RECORD EXTRACTS:
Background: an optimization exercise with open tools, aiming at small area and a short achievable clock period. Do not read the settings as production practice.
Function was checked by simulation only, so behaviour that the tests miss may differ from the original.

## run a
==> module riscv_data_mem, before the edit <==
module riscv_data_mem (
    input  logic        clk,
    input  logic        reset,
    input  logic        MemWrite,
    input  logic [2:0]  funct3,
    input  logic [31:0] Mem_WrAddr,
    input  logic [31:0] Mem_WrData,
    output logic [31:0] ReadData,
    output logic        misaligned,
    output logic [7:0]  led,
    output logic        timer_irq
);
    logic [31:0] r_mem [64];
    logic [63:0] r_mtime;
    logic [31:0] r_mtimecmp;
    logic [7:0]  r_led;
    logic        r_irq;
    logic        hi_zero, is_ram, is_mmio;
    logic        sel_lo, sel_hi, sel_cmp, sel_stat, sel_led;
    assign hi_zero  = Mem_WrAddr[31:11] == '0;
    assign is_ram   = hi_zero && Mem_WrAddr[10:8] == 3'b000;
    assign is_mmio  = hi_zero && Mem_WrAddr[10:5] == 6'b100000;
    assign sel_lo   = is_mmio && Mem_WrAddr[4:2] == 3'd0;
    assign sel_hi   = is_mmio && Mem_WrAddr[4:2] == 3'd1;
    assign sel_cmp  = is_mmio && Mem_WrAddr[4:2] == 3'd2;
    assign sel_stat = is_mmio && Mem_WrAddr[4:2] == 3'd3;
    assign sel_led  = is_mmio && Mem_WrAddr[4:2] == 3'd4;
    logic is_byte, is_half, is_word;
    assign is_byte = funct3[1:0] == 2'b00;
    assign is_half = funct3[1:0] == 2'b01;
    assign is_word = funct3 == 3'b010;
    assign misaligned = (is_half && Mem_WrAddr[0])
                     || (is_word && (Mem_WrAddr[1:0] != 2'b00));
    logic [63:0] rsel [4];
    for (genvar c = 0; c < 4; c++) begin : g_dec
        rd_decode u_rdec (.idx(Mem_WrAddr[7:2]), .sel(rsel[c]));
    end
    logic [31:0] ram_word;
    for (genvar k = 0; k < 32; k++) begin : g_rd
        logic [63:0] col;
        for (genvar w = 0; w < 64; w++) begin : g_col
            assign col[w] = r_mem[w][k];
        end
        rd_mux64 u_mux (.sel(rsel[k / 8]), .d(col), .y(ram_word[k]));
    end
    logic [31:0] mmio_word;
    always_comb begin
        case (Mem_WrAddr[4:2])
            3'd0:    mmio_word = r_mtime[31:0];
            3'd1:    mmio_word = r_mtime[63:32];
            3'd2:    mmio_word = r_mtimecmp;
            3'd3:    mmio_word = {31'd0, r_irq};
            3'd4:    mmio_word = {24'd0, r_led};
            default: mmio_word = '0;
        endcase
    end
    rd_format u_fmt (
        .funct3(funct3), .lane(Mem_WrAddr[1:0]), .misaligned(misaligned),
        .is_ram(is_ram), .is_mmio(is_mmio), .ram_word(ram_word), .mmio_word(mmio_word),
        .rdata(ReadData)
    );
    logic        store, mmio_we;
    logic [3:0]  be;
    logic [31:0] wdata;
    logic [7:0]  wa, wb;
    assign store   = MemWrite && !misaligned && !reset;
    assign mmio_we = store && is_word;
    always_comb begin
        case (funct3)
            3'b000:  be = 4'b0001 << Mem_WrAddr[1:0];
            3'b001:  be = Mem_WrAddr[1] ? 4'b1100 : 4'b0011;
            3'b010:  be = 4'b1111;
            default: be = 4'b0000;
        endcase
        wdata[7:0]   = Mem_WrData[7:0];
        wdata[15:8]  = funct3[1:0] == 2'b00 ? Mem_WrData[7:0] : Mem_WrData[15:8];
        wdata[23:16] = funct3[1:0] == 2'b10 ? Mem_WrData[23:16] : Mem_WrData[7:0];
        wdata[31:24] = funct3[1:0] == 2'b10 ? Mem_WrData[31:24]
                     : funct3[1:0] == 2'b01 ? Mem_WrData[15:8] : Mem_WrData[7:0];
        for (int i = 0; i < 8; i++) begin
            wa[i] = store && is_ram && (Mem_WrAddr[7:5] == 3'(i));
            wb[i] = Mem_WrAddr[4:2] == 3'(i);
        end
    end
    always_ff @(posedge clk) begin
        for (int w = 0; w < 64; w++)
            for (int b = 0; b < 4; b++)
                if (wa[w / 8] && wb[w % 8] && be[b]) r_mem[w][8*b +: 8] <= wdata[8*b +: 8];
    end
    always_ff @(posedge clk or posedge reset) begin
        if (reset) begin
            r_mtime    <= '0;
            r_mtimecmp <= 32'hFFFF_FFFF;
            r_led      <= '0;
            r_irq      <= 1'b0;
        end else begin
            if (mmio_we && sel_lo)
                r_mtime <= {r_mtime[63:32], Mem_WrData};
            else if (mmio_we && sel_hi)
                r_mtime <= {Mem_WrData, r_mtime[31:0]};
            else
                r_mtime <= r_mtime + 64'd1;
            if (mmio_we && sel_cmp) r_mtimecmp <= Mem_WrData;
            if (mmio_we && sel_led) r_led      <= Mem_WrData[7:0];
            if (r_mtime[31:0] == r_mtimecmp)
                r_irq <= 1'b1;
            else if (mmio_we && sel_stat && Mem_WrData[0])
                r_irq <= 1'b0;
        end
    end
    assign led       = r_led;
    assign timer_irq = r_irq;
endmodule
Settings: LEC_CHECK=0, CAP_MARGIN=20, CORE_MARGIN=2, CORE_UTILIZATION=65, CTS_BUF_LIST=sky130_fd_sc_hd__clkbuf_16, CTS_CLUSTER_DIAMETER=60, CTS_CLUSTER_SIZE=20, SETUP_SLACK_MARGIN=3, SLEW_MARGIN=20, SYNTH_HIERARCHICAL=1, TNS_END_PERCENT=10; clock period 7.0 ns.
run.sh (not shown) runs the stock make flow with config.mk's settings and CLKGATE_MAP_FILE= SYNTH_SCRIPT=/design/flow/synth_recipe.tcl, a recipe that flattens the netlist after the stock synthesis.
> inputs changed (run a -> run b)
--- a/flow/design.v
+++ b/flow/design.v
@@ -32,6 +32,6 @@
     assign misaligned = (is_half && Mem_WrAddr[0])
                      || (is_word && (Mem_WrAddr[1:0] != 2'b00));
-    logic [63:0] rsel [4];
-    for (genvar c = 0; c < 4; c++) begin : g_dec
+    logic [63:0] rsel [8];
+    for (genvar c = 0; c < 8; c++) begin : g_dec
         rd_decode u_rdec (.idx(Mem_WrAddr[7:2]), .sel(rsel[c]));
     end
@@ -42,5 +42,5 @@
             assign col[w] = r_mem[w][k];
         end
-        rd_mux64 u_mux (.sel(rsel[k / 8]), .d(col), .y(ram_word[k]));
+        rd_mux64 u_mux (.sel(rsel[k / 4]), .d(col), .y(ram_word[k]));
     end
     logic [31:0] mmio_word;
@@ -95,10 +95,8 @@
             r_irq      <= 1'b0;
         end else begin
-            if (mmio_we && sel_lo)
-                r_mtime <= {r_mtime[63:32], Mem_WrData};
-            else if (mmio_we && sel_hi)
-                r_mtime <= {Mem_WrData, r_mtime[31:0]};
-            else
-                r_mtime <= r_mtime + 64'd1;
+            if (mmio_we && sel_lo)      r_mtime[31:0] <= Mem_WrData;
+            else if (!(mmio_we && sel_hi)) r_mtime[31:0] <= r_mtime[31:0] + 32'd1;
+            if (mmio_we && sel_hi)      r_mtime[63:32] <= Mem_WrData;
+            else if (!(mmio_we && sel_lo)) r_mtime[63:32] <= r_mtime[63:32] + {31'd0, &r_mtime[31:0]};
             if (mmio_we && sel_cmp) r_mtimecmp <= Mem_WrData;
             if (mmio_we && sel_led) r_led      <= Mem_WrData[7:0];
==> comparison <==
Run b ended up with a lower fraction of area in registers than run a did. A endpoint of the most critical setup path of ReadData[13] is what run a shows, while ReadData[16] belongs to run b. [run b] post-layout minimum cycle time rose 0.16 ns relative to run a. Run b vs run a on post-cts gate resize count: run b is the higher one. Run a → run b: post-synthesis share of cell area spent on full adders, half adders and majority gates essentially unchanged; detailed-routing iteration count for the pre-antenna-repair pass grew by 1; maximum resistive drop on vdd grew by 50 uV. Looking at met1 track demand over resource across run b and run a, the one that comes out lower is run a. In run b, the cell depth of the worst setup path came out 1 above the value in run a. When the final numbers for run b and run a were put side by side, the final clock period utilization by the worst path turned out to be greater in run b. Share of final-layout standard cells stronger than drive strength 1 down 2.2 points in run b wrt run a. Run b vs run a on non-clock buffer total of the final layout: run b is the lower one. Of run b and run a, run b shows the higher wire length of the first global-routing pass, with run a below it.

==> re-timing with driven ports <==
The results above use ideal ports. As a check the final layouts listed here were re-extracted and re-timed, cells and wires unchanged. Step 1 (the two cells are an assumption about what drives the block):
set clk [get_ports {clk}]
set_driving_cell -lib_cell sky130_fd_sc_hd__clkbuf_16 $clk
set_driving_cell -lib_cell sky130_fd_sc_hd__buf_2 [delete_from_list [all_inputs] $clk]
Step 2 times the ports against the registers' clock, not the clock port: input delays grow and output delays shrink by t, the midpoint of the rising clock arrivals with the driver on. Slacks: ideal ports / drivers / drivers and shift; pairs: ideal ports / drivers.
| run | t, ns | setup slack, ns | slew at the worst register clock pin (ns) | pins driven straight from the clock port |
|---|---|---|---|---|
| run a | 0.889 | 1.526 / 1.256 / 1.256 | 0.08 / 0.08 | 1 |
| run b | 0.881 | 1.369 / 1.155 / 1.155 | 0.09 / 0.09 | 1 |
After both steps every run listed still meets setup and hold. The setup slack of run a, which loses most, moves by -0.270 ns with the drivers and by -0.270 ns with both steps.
---
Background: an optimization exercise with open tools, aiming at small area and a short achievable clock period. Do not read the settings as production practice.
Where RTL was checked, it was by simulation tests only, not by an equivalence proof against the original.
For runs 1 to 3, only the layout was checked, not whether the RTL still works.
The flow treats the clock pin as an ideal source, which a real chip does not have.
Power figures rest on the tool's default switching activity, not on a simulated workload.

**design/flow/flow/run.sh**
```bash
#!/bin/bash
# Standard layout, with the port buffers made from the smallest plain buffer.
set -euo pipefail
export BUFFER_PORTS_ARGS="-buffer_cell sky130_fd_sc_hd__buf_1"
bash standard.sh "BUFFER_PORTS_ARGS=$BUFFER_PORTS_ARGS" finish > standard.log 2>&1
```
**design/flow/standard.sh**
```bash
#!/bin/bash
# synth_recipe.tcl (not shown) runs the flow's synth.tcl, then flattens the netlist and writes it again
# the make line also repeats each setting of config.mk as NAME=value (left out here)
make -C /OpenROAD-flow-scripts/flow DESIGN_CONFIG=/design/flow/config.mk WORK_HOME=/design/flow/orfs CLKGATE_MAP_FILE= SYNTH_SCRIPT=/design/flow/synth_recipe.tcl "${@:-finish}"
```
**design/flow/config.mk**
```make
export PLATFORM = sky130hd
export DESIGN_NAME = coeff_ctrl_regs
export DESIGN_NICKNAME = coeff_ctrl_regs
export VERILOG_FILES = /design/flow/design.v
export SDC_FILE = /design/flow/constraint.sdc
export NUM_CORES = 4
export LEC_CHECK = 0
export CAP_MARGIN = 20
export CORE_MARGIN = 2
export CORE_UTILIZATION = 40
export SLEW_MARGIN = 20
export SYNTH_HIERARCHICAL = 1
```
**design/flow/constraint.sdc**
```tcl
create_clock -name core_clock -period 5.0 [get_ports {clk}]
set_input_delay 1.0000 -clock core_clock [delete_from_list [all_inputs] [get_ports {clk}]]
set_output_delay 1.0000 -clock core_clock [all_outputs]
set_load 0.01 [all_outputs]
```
...
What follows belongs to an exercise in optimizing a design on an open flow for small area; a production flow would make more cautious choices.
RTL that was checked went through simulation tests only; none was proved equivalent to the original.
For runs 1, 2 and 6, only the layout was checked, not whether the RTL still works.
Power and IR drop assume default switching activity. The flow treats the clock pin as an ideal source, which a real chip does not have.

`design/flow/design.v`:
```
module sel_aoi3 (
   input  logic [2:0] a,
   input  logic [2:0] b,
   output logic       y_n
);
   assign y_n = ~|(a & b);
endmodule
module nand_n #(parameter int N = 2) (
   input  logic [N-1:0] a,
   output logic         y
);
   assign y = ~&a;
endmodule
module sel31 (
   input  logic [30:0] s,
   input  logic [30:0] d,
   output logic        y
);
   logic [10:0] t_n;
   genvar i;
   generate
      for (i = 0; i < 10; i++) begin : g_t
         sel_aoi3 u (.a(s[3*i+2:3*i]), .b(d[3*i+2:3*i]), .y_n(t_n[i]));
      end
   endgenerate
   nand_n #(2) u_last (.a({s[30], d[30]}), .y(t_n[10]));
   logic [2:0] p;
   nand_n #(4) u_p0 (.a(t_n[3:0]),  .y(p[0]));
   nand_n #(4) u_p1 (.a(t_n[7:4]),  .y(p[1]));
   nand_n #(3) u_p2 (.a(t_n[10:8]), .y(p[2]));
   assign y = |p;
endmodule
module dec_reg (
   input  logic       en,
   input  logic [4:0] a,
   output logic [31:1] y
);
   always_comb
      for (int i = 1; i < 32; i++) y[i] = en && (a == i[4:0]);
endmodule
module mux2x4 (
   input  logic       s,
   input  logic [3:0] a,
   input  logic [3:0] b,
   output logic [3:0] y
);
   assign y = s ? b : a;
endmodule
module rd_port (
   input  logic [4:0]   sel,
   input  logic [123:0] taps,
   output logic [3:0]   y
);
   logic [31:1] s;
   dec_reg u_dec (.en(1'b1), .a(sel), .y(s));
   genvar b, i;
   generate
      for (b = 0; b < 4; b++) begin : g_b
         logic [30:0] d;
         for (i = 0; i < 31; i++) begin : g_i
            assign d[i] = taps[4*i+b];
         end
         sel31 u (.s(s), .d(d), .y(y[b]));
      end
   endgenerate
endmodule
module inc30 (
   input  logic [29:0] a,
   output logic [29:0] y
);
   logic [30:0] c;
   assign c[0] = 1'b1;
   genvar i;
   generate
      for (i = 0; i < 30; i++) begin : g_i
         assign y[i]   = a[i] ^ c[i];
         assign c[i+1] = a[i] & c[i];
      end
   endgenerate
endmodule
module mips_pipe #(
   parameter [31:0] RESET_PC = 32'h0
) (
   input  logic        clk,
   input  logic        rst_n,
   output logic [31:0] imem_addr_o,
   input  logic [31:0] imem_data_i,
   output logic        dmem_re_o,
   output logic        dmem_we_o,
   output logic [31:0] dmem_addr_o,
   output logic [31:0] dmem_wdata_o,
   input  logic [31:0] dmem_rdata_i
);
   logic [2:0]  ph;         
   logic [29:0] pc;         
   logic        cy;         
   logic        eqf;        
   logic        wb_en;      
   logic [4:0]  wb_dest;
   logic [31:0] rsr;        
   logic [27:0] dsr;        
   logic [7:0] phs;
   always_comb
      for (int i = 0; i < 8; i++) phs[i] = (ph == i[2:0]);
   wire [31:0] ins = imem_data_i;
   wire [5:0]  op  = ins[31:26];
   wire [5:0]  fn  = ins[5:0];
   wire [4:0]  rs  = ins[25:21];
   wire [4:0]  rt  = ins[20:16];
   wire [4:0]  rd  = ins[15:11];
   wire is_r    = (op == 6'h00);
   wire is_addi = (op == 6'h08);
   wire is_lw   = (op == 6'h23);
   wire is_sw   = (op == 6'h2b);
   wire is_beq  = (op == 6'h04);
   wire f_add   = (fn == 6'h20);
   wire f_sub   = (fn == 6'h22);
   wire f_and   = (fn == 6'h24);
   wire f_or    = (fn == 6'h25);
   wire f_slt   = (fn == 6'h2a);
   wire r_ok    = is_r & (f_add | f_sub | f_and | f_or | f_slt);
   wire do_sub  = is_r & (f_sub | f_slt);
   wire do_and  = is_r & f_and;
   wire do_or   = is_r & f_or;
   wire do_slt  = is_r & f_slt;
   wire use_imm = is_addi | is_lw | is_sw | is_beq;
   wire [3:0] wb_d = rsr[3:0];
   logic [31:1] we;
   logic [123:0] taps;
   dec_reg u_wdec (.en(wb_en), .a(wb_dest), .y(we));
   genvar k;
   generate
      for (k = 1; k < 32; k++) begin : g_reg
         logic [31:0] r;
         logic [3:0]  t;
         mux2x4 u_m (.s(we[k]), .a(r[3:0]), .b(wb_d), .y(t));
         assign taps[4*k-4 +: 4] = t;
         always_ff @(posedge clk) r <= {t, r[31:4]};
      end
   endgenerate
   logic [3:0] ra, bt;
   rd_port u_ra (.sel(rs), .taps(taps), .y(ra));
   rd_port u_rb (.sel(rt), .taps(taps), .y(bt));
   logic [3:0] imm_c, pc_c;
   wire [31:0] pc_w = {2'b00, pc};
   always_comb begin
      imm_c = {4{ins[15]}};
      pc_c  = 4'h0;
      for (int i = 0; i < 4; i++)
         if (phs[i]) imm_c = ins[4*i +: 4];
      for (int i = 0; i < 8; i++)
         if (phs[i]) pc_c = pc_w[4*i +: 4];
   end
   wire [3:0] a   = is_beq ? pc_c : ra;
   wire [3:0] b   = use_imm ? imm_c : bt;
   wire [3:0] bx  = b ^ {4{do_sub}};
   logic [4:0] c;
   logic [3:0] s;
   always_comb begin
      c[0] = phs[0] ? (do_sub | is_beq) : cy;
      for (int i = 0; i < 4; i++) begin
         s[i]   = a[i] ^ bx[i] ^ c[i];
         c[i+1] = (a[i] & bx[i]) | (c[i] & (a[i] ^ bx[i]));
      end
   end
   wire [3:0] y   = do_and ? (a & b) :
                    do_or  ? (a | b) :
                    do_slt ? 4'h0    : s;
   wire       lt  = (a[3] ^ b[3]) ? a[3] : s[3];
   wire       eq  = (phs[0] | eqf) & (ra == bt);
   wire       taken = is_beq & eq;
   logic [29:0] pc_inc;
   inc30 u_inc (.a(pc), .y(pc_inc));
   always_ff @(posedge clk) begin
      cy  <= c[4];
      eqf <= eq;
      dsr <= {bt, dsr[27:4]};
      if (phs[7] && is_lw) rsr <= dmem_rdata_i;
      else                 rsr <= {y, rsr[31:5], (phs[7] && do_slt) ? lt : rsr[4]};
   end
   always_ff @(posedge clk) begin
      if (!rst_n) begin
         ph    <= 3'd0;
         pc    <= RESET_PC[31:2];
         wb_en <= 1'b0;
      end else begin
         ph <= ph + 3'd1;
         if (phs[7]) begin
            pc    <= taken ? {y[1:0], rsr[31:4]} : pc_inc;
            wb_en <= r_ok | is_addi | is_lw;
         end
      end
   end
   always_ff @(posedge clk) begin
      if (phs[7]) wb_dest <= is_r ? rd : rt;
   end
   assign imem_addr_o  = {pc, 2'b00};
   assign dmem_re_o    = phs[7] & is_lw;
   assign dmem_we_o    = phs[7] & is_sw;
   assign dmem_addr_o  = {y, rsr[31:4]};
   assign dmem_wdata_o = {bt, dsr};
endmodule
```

WORK ORDER:
Lines containing the word "final" must all be returned from the material above.

FINISHED TASK:
Run b ended up with a lower fraction of area in registers than run a did. A endpoint of the most critical setup path of ReadData[13] is what run a shows, while ReadData[16] belongs to run b. [run b] post-layout minimum cycle time rose 0.16 ns relative to run a. Run b vs run a on post-cts gate resize count: run b is the higher one. Run a → run b: post-synthesis share of cell area spent on full adders, half adders and majority gates essentially unchanged; detailed-routing iteration count for the pre-antenna-repair pass grew by 1; maximum resistive drop on vdd grew by 50 uV. Looking at met1 track demand over resource across run b and run a, the one that comes out lower is run a. In run b, the cell depth of the worst setup path came out 1 above the value in run a. When the final numbers for run b and run a were put side by side, the final clock period utilization by the worst path turned out to be greater in run b. Share of final-layout standard cells stronger than drive strength 1 down 2.2 points in run b wrt run a. Run b vs run a on non-clock buffer total of the final layout: run b is the lower one. Of run b and run a, run b shows the higher wire length of the first global-routing pass, with run a below it.
The results above use ideal ports. As a check the final layouts listed here were re-extracted and re-timed, cells and wires unchanged. Step 1 (the two cells are an assumption about what drives the block):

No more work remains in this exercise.